Let us see how Theorem 4 implies Theorem 1. Let {G, A, X_1, X_2, n_j} be as in Theorem 4. By hypothesis, {X_2} contains an element {t} of {G}, thus {0 \in X_1} and {t \in X_2}. Setting {b_1} to be a sufficiently large element of the sequence {n_1, n_2, \dots}, we conclude that {b_1 \in A} and {b_1 + t \in X_1}. Setting {b_2} to be an even larger element of this sequence, we then have {b_2, b_2+b_1+t \in A} and {b_2 +t \in X_1}. Setting {b_3} to be an even larger element, we have {b_3, b_3+b_1+t, b_3+b_2+t \in A} and {b_3 + t \in X_1}. Continuing in this fashion we obtain the desired infinite set {B}.

It remains to establish Theorem 4. The proof of Kra et al. converts this to a topological dynamics/ergodic theory problem. Define a topological measure-preserving {G}-system {(X,T,\mu)} to be a compact space {X} equipped with a Borel probability measure {\mu} as well as a measure-preserving homeomorphism {T: X \rightarrow X}. A point {a} in {X} is said to be generic for {\mu} with respect to a Følner sequence {\Phi} if one has

\displaystyle  \int_X f\ d\mu = \lim_{N \rightarrow \infty} {\bf E}_{n \in \Phi_N} f(T^n a)

for all continuous {f: X \rightarrow {\bf C}}. Define an (length three) dynamical Erdös progression to be a tuple {(a,x_1,x_2)} in {X} with the property that there exists a sequence {n_j \rightarrow \infty} such that {T^{n_j} a \rightarrow x_1} and {T^{n_j} x_1 \rightarrow x_2}.

Theorem 4 then follows from

Theorem 5 (Dynamical Erdös progression) Let {G} be a countably infinite abelian group with {[G:2G]} finite.
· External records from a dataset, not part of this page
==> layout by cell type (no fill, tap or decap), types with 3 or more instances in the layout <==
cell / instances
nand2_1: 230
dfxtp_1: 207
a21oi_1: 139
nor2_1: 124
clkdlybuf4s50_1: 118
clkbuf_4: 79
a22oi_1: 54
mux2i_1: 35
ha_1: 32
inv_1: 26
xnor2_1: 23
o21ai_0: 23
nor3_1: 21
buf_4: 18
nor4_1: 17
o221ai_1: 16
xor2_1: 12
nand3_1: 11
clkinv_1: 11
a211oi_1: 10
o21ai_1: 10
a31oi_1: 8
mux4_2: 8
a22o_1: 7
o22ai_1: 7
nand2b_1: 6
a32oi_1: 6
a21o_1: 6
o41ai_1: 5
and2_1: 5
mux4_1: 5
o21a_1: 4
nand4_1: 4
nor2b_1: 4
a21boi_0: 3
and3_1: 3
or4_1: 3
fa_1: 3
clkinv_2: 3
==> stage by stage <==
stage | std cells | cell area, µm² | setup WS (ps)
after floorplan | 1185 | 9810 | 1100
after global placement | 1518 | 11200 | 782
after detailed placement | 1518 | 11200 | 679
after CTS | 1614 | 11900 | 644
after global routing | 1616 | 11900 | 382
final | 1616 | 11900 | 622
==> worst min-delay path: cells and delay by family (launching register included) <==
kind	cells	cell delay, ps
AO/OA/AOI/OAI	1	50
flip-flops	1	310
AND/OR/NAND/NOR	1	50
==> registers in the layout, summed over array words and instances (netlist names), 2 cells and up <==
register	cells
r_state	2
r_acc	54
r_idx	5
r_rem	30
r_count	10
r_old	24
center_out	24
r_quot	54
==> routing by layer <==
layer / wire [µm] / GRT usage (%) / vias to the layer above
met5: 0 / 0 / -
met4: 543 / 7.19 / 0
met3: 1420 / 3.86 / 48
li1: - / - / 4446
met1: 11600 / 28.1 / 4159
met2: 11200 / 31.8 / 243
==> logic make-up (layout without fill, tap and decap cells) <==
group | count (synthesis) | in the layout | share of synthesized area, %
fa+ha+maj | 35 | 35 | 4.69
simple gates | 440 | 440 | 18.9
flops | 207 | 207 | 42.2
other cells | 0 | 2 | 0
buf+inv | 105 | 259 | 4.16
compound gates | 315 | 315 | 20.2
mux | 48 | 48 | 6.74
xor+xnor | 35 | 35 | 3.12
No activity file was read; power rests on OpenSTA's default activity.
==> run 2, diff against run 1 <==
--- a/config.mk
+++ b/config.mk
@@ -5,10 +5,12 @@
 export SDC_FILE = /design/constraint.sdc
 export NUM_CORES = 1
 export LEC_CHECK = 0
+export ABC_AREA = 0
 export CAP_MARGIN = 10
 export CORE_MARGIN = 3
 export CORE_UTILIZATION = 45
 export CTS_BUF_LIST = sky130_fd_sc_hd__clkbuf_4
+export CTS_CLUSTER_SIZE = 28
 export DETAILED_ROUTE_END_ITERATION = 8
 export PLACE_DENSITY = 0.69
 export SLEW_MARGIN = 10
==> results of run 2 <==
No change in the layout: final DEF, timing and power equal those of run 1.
Let {(X,T,\mu)} be a topological measure-preserving {G}-system, let {a} be a {\Phi}-generic point of {\mu} for some Følner sequence {\Phi}, and let {E} be a positive measure open subset of {X}. Then there exists a dynamical Erdös progression {(a,x_1,x_2)} with {x_1 \in E} and {x_2 \in \bigcup_{t \in G} T^t E}.
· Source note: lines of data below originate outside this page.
[src/rtl/mem_arb_pick.sv]
// rtl/mem_arb_pick.sv - combinational winner select between imem and dmem
// On contention the port that did not win last time is chosen; a last_grant
// held at IMEM therefore degenerates to fixed dmem priority.
module mem_arb_pick
  import mem_pkg::*;
(
  input  logic   i_valid,
  input  logic   d_valid,
  input  owner_t last_grant,
  output logic   any_valid,
  output owner_t grant
);

  always_comb begin
    any_valid = i_valid | d_valid;
    grant     = IMEM;
    if (i_valid && d_valid) begin
      grant = (last_grant == IMEM) ? DMEM : IMEM;
    end else if (d_valid) begin
      grant = DMEM;
    end
  end

endmodule

[src/rtl/mem_arbiter.sv]
// rtl/mem_arbiter.sv - single-outstanding imem/dmem arbiter for one scratchpad port
// Define MEM_ARB_RR_EN for round-robin on contention; default is fixed dmem priority.
module mem_arbiter
  import mem_pkg::*;
#(
  parameter int AW  = 32,
  parameter int DW  = 32,
  parameter int TOW = 8
) (
  input  logic          clk,
  input  logic          rst_n,
  input  logic          i_req_valid,
  output logic          i_req_ready,
  input  logic [AW-1:0] i_req_addr,
  output logic          i_resp_valid,
  output logic [DW-1:0] i_resp_data,
  input  logic          d_req_valid,
  output logic          d_req_ready,
  input  logic [AW-1:0] d_req_addr,
  input  logic [DW-1:0] d_req_data,
  input  logic          d_req_fcn,
  input  logic [2:0]    d_req_typ,
  output logic          d_resp_valid,
  output logic [DW-1:0] d_resp_data,
  output logic          m_req_valid,
  input  logic          m_req_ready,
  output logic [AW-1:0] m_req_addr,
  output logic [DW-1:0] m_req_data,
  output logic          m_req_fcn,
  output logic [2:0]    m_req_typ,
  input  logic          m_resp_valid,
  input  logic [DW-1:0] m_resp_data,
  output logic          err
);

  // Counter value in the WAIT cycle whose increment would reach 2**TOW-1.
  localparam logic [TOW-1:0] CNT_FIRE = {{(TOW-1){1'b1}}, 1'b0};

  arb_state_t     state_q, state_d;
  owner_t         owner_q, owner_d;
  logic [AW-1:0]  addr_q, addr_d;
  logic [DW-1:0]  data_q, data_d;
  logic           fcn_q, fcn_d;
  logic [2:0]     typ_q, typ_d;
  logic [TOW-1:0] cnt_q, cnt_d;
  logic           err_q, err_d;
  logic           any_valid;
  owner_t         grant;
  owner_t         last_grant_q;

  mem_arb_pick u_pick (
    .i_valid    (i_req_valid),
    .d_valid    (d_req_valid),
    .last_grant (last_grant_q),
    .any_valid  (any_valid),
    .grant      (grant)
  );

`ifdef MEM_ARB_RR_EN
  owner_t last_grant_d;

  always_comb begin
    last_grant_d = last_grant_q;
    if (state_q == IDLE && any_valid) last_grant_d = grant;
  end

  always_ff @(posedge clk or negedge rst_n) begin
    if (!rst_n) last_grant_q <= IMEM;
    else        last_grant_q <= last_grant_d;
  end
`else
  assign last_grant_q = IMEM;
`endif

  always_comb begin
    state_d      = state_q;
    owner_d      = owner_q;
    addr_d       = addr_q;
    data_d       = data_q;
    fcn_d        = fcn_q;
    typ_d        = typ_q;
    cnt_d        = cnt_q;
    err_d        = err_q;
    i_req_ready  = 1'b0;
    d_req_ready  = 1'b0;
    i_resp_valid = 1'b0;
    d_resp_valid = 1'b0;
    m_req_valid  = 1'b0;
    case (state_q)
      IDLE: begin
        if (m_resp_valid) err_d = 1'b1;
        if (any_valid) begin
          owner_d = grant;
          state_d = ISSUE;
          if (grant == DMEM) begin
            d_req_ready = 1'b1;
            addr_d      = d_req_addr;
            data_d      = d_req_data;
            fcn_d       = d_req_fcn;
            typ_d       = d_req_typ;
          end else begin
            i_req_ready = 1'b1;
            addr_d      = i_req_addr;
            data_d      = '0;
            fcn_d       = M_XRD;
            typ_d       = MT_W;
          end
        end
      end
      ISSUE: begin
        m_req_valid = 1'b1;
        if (m_resp_valid) err_d = 1'b1;
        if (m_req_ready) begin
          state_d = WAIT;
          cnt_d   = '0;
        end
      end
      WAIT: begin
        if (m_resp_valid) begin
          i_resp_valid = (owner_q == IMEM);
          d_resp_valid = (owner_q == DMEM);
          state_d      = IDLE;
        end else if (cnt_q == CNT_FIRE) begin
          err_d   = 1'b1;
          state_d = IDLE;
        end else begin
          cnt_d = cnt_q + 1'b1;
        end
      end
      default: state_d = IDLE;
    endcase
  end

  always_ff @(posedge clk or negedge rst_n) begin
    if (!rst_n) begin
      state_q <= IDLE;
      owner_q <= IMEM;
      addr_q  <= '0;
      data_q  <= '0;
      fcn_q   <= 1'b0;
      typ_q   <= '0;
      cnt_q   <= '0;
      err_q   <= 1'b0;
    end else begin
      state_q <= state_d;
      owner_q <= owner_d;
      addr_q  <= addr_d;
      data_q  <= data_d;
      fcn_q   <= fcn_d;
      typ_q   <= typ_d;
      cnt_q   <= cnt_d;
      err_q   <= err_d;
    end
  end

  assign m_req_addr  = addr_q;
  assign m_req_data  = data_q;
  assign m_req_fcn   = fcn_q;
  assign m_req_typ   = typ_q;
  assign i_resp_data = m_resp_data;
  assign d_resp_data = m_resp_data;
  assign err         = err_q;

endmodule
Indeed, we can take {X} to be {2^G}, {a} to be {A}, {T} to be the shift {T^n B := B-n}, {E := \{ B \in 2^G: 0 \in B \}}, and {\mu} to be a weak limit of the {\mathop{\bf E}_{n \in \Phi_N} \delta_{A-n}} for a Følner sequence {\Phi_N} with {\lim_{N \rightarrow \infty} |A \cap \Phi_N| / |\Phi_N| > 0}, at which point Theorem 4 follows from Theorem 5 after chasing definitions. (It is also possible to establish the reverse implication, but we will not need to do so here.)
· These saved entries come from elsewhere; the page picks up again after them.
## src/rtl/bmu_pkg.sv

```systemverilog
// Shared sizing helpers and label conventions for the soft-decision branch metric unit.
// Label index bit i is the expected value of coded bit i.
package bmu_pkg;

    function automatic int bmu_metric_width(input int n, input int q);
        return $clog2(n * ((1 << q) - 1) + 1);
    endfunction

    function automatic int bmu_num_labels(input int n);
        return 1 << n;
    endfunction

    function automatic logic label_bit(input int label, input int i);
        return 1'((label >> i) & 1);
    endfunction

endpackage

```

## src/rtl/bmu_label_metric.sv

```systemverilog
// Distance between one received soft symbol and one fixed branch label.
// Purely combinational; the caller registers the result.
module bmu_label_metric
    import bmu_pkg::*;
#(
    parameter int N     = 2,
    parameter int Q     = 3,
    parameter int MW    = bmu_metric_width(N, Q),
    parameter int LABEL = 0
) (
    input  logic [N*Q-1:0] sym,
    output logic [MW-1:0]  metric
);

    localparam logic [Q-1:0] SMAX = '1;

    // An expected '1' costs the distance from the strongest '1'; an expected '0' costs the raw value.
    always_comb begin
        metric = '0;
        for (int i = 0; i < N; i++) begin
            if (label_bit(LABEL, i)) begin
                metric = metric + MW'(SMAX - sym[i*Q +: Q]);
            end else begin
                metric = metric + MW'(sym[i*Q +: Q]);
            end
        end
    end

endmodule

```

## src/rtl/bmu_soft_pipe.sv

```systemverilog
// Two-stage elastic branch metric unit: all 2^N label metrics per accepted symbol, one symbol per cycle.
// Stage 1 holds the raw symbol and frame index; stage 2 holds the metrics; refresh flushes both.
module bmu_soft_pipe
    import bmu_pkg::*;
#(
    parameter int N         = 2,
    parameter int Q         = 3,
    parameter int FRAME_LEN = 64,
    localparam int MW       = bmu_metric_width(N, Q),
    localparam int IW       = $clog2(FRAME_LEN),
    localparam int NL       = bmu_num_labels(N)
) (
    input  logic             clk,
    input  logic             rst,
    input  logic             refresh,
    input  logic             in_valid,
    output logic             in_ready,
    input  logic [N*Q-1:0]   sym_in,
    output logic             out_valid,
    input  logic             out_ready,
    output logic [NL*MW-1:0] bm_out,
    output logic [IW-1:0]    sym_idx,
    output logic             first_sym,
    output logic             last_sym
);

    localparam logic [IW-1:0] LAST_IDX = IW'(FRAME_LEN - 1);

    logic             s1_v;
    logic [N*Q-1:0]   s1_sym;
    logic [IW-1:0]    s1_idx;
    logic             s1_first;
    logic             s1_last;
    logic [IW-1:0]    cnt;
    logic [NL*MW-1:0] bm_next;
    logic             s2_load;
    logic             s1_adv;
    logic             accept;

    assign s2_load  = !out_valid || out_ready;
    assign s1_adv   = !s1_v || s2_load;
    assign in_ready = s1_adv && !refresh;
    assign accept   = in_valid && in_ready;

    for (genvar j = 0; j < NL; j++) begin : g_lbl
        bmu_label_metric #(
            .N    (N),
            .Q    (Q),
            .MW   (MW),
            .LABEL(j)
        ) u_lbl (
            .sym   (s1_sym),
            .metric(bm_next[j*MW +: MW])
        );
    end

    always_ff @(posedge clk or negedge rst) begin
        if (!rst) begin
            s1_v      <= 1'b0;
            s1_sym    <= '0;
            s1_idx    <= '0;
            s1_first  <= 1'b0;
            s1_last   <= 1'b0;
            cnt       <= '0;
            out_valid <= 1'b0;
            bm_out    <= '0;
            sym_idx   <= '0;
            first_sym <= 1'b0;
            last_sym  <= 1'b0;
        end else if (refresh) begin
            s1_v      <= 1'b0;
            out_valid <= 1'b0;
            cnt       <= '0;
        end else begin
            if (s1_adv) begin
                s1_v <= accept;
            end
            if (accept) begin
                s1_sym   <= sym_in;
                s1_idx   <= cnt;
                s1_first <= (cnt == '0);
                s1_last  <= (cnt == LAST_IDX);
                cnt      <= (cnt == LAST_IDX) ? '0 : cnt + 1'b1;
            end
            // Data registers only move with a live stage-1 entry so a stall keeps outputs frozen.
            if (s2_load) begin
                out_valid <= s1_v;
                if (s1_v) begin
                    bm_out    <= bm_next;
                    sym_idx   <= s1_idx;
                    first_sym <= s1_first;
                    last_sym  <= s1_last;
                end
            end
        end
    end

endmodule

```
<file path="config.mk">
export PLATFORM = sky130hd
export DESIGN_NAME = regfile_mp_flat
export DESIGN_NICKNAME = d
export VERILOG_FILES = /design/src/rtl/regfile_pkg.sv /design/src/rtl/regfile_mp_if.sv /design/src/rtl/regfile_scoreboard.sv /design/src/rtl/regfile_mp.sv /design/src/flat_wrapper.sv
export SDC_FILE = /design/constraint.sdc
export NUM_CORES = 2
export LEC_CHECK = 0
export BUFFER_PORTS_ARGS = -buffer_cell sky130_fd_sc_hd__buf_4
export CORE_MARGIN = 1
export CORE_UTILIZATION = 56
export CTS_CLUSTER_SIZE = 40
export DETAILED_ROUTE_END_ITERATION = 6
export MAX_ROUTING_LAYER = met4
export PLACE_DENSITY = 0.71
export SYNTH_ARGS = -nofsm -noshare
export SYNTH_HDL_FRONTEND = slang
export SYNTH_SLANG_ARGS = --single-unit
</file>
<file path="constraint.sdc">
create_clock -name Clk -period 10.75 [get_ports Clk]
set_clock_uncertainty 0.05 [all_clocks]
set_input_delay 0.5375 -clock Clk [delete_from_list [all_inputs] [get_ports Clk]]
set_output_delay 0.5375 -clock Clk [all_outputs]
set_load 0.005 [all_outputs]
</file>
<file path="src/rtl/regfile_pkg.sv">
// Shared constants and types for the multi-port register file.
package regfile_pkg;

  localparam int unsigned DATA_W_DEF = 32;
  localparam int unsigned ADDR_W_DEF = 5;
  localparam int unsigned NUM_RD_DEF = 2;

  localparam logic [ADDR_W_DEF-1:0] REG_ZERO = '0;

  typedef enum logic {
    ST_IDLE  = 1'b0,
    ST_SWEEP = 1'b1
  } rf_state_e;

endpackage

</file>
<file path="src/rtl/regfile_mp_if.sv">
// Decode/writeback-facing bus of the register file: read ports, write port, reservation, clear.
interface regfile_mp_if
  import regfile_pkg::*;
#(
  parameter int unsigned DATA_W = DATA_W_DEF,
  parameter int unsigned ADDR_W = ADDR_W_DEF,
  parameter int unsigned NUM_RD = NUM_RD_DEF
);

  logic [NUM_RD*ADDR_W-1:0] RdAddr;
  logic [NUM_RD*DATA_W-1:0] RdData;
  logic [NUM_RD-1:0]        RdBusy;
  logic                     WrEn;
  logic [ADDR_W-1:0]        WrAddr;
  logic [DATA_W-1:0]        WrData;
  logic                     RsvEn;
  logic [ADDR_W-1:0]        RsvAddr;
  logic                     ClrReq;
  logic                     Ready;

  modport master (
    output RdAddr, WrEn, WrAddr, WrData, RsvEn, RsvAddr, ClrReq,
    input  RdData, RdBusy, Ready
  );

  modport slave (
    input  RdAddr, WrEn, WrAddr, WrData, RsvEn, RsvAddr, ClrReq,
    output RdData, RdBusy, Ready
  );

endinterface

</file>
<file path="src/rtl/regfile_scoreboard.sv">
// Pending-write scoreboard: one busy bit per entry with set, clear, clear-all and per-port lookup.
module regfile_scoreboard
  import regfile_pkg::*;
#(
  parameter int unsigned ADDR_W = ADDR_W_DEF,
  parameter int unsigned NUM_RD = NUM_RD_DEF
) (
  input  logic                     clk_i,
  input  logic                     rst_i,
  input  logic                     set_en_i,
  input  logic [ADDR_W-1:0]        set_addr_i,
  input  logic                     clr_en_i,
  input  logic [ADDR_W-1:0]        clr_addr_i,
  input  logic                     clr_all_i,
  input  logic [NUM_RD*ADDR_W-1:0] rd_addr_i,
  output logic [NUM_RD-1:0]        rd_busy_c_o
);

  localparam int unsigned DEPTH = 2**ADDR_W;

  logic [DEPTH-1:0] busy_q;
  logic [DEPTH-1:0] busy_d;

  // Reservation beats a same-cycle write clear; clear-all beats both. Entry 0 never busy.
  always_comb begin
    busy_d = busy_q;
    if (clr_en_i)  busy_d[clr_addr_i] = 1'b0;
    if (set_en_i)  busy_d[set_addr_i] = 1'b1;
    if (clr_all_i) busy_d = '0;
    busy_d[0] = 1'b0;
  end

  always_ff @(posedge clk_i) begin
    if (rst_i) busy_q <= '0;
    else       busy_q <= busy_d;
  end

  always_comb begin
    rd_busy_c_o = '0;
    for (int k = 0; k < int'(NUM_RD); k++) begin
      rd_busy_c_o[k] = busy_q[rd_addr_i[k*ADDR_W +: ADDR_W]];
    end
  end

endmodule

</file>
<file path="src/rtl/regfile_mp.sv">
// Multi-read-port register file with pending-write scoreboard and sequenced clear sweep.
// Optional same-cycle write forwarding to read ports: define REGFILE_BYPASS_EN.
module regfile_mp
  import regfile_pkg::*;
#(
  parameter int unsigned DATA_W = DATA_W_DEF,
  parameter int unsigned ADDR_W = ADDR_W_DEF,
  parameter int unsigned NUM_RD = NUM_RD_DEF
) (
  input  logic         Clk,
  input  logic         Reset,
  regfile_mp_if.slave  bus
);

  localparam int unsigned       DEPTH  = 2**ADDR_W;
  localparam logic [ADDR_W-1:0] ZERO_A = ADDR_W'(REG_ZERO);
  localparam logic [ADDR_W-1:0] LAST_A = ADDR_W'(DEPTH - 1);

  rf_state_e         state_q, state_d;
  logic [ADDR_W-1:0] ptr_q, ptr_d;
  logic              ready_q;
  logic              sweep_we;
  logic [DATA_W-1:0] mem_q [DEPTH];
  logic [NUM_RD-1:0] sb_busy;
  logic [ADDR_W-1:0] rd_a;

  logic idle, wr_acc, rsv_acc, clr_start;

  assign idle      = (state_q == ST_IDLE);
  assign wr_acc    = bus.WrEn  && idle && (bus.WrAddr  != ZERO_A);
  assign rsv_acc   = bus.RsvEn && idle && (bus.RsvAddr != ZERO_A);
  assign clr_start = bus.ClrReq && idle;
  assign bus.Ready = ready_q;

  // Sweep walks ptr from 1 to DEPTH-1, zeroing one entry per cycle.
  always_comb begin
    state_d  = state_q;
    ptr_d    = ptr_q;
    sweep_we = 1'b0;
    case (state_q)
      ST_IDLE: begin
        if (bus.ClrReq) begin
          state_d = ST_SWEEP;
          ptr_d   = ADDR_W'(1);
        end
      end
      ST_SWEEP: begin
        sweep_we = 1'b1;
        ptr_d    = ptr_q + ADDR_W'(1);
        if (ptr_q == LAST_A) state_d = ST_IDLE;
      end
      default: state_d = ST_IDLE;
    endcase
  end

  always_ff @(posedge Clk) begin
    if (Reset) begin
      state_q <= ST_IDLE;
      ptr_q   <= '0;
      ready_q <= 1'b1;
    end else begin
      state_q <= state_d;
      ptr_q   <= ptr_d;
      ready_q <= (state_d == ST_IDLE);
    end
  end

  always_ff @(posedge Clk) begin
    if (Reset) begin
      for (int unsigned i = 0; i < DEPTH; i++) mem_q[i] <= '0;
    end else begin
      if (sweep_we) mem_q[ptr_q]      <= '0;
      if (wr_acc)   mem_q[bus.WrAddr] <= bus.WrData;
    end
  end

  regfile_scoreboard #(
    .ADDR_W (ADDR_W),
    .NUM_RD (NUM_RD)
  ) u_scoreboard (
    .clk_i       (Clk),
    .rst_i       (Reset),
    .set_en_i    (rsv_acc),
    .set_addr_i  (bus.RsvAddr),
    .clr_en_i    (wr_acc),
    .clr_addr_i  (bus.WrAddr),
    .clr_all_i   (clr_start),
    .rd_addr_i   (bus.RdAddr),
    .rd_busy_c_o (sb_busy)
  );

  // Read mux; address 0 always reads as zero and not busy.
  always_comb begin
    bus.RdData = '0;
    bus.RdBusy = '0;
    rd_a       = '0;
    for (int k = 0; k < int'(NUM_RD); k++) begin
      rd_a = bus.RdAddr[k*ADDR_W +: ADDR_W];
      if (rd_a != ZERO_A) begin
        bus.RdData[k*DATA_W +: DATA_W] = mem_q[rd_a];
        bus.RdBusy[k]                  = sb_busy[k];
`ifdef REGFILE_BYPASS_EN
        if (wr_acc && (bus.WrAddr == rd_a)) begin
          bus.RdData[k*DATA_W +: DATA_W] = bus.WrData;
          if (!(rsv_acc && (bus.RsvAddr == rd_a))) bus.RdBusy[k] = 1'b0;
        end
`else
        if (rsv_acc && (bus.RsvAddr == rd_a)) bus.RdBusy[k] = sb_busy[k];
`endif
      end
    end
  end

endmodule

</file>
<file path="src/flat_wrapper.sv">
// flat-port wrapper written by rule: the top's interface ports become plain ports
module regfile_mp_flat import regfile_pkg::*;
#(
  parameter int unsigned DATA_W = DATA_W_DEF,
  parameter int unsigned ADDR_W = ADDR_W_DEF,
  parameter int unsigned NUM_RD = NUM_RD_DEF
)
  (Clk, Reset, bus_RdAddr, bus_WrEn, bus_WrAddr, bus_WrData, bus_RsvEn, bus_RsvAddr, bus_ClrReq, bus_RdData, bus_RdBusy, bus_Ready);
  regfile_mp_if #(.DATA_W(DATA_W), .ADDR_W(ADDR_W), .NUM_RD(NUM_RD)) bus_i ();
  input  logic Clk;
  input  logic Reset;
  input wire logic [$bits(bus_i.RdAddr)-1:0] bus_RdAddr;
  input wire logic [$bits(bus_i.WrEn)-1:0] bus_WrEn;
  input wire logic [$bits(bus_i.WrAddr)-1:0] bus_WrAddr;
  input wire logic [$bits(bus_i.WrData)-1:0] bus_WrData;
  input wire logic [$bits(bus_i.RsvEn)-1:0] bus_RsvEn;
  input wire logic [$bits(bus_i.RsvAddr)-1:0] bus_RsvAddr;
  input wire logic [$bits(bus_i.ClrReq)-1:0] bus_ClrReq;
  output wire logic [$bits(bus_i.RdData)-1:0] bus_RdData;
  output wire logic [$bits(bus_i.RdBusy)-1:0] bus_RdBusy;
  output wire logic [$bits(bus_i.Ready)-1:0] bus_Ready;
  assign bus_i.RdAddr = bus_RdAddr;
  assign bus_i.WrEn = bus_WrEn;
  assign bus_i.WrAddr = bus_WrAddr;
  assign bus_i.WrData = bus_WrData;
  assign bus_i.RsvEn = bus_RsvEn;
  assign bus_i.RsvAddr = bus_RsvAddr;
  assign bus_i.ClrReq = bus_ClrReq;
  assign bus_RdData = bus_i.RdData;
  assign bus_RdBusy = bus_i.RdBusy;
  assign bus_Ready = bus_i.Ready;
  regfile_mp #(.DATA_W(DATA_W), .ADDR_W(ADDR_W), .NUM_RD(NUM_RD)) u_core (.Clk(Clk), .Reset(Reset), .bus(bus_i));
endmodule
</file>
A remarkable fact about this theorem is that the point {a} need not be in the support of {\mu}! (In a related vein, the elements {\Phi_j} of the Følner sequence are not required to contain the origin.)

Using a certain amount of ergodic theory and spectral theory, Kra et al. were able to reduce this theorem to a special case:

Theorem 6 (Reduction) To prove Theorem 5, it suffices to do so under the additional hypotheses that {X} is ergodic, and there is a continuous factor map to the Kronecker factor. (In particular, the eigenfunctions of {X} can be taken to be continuous.)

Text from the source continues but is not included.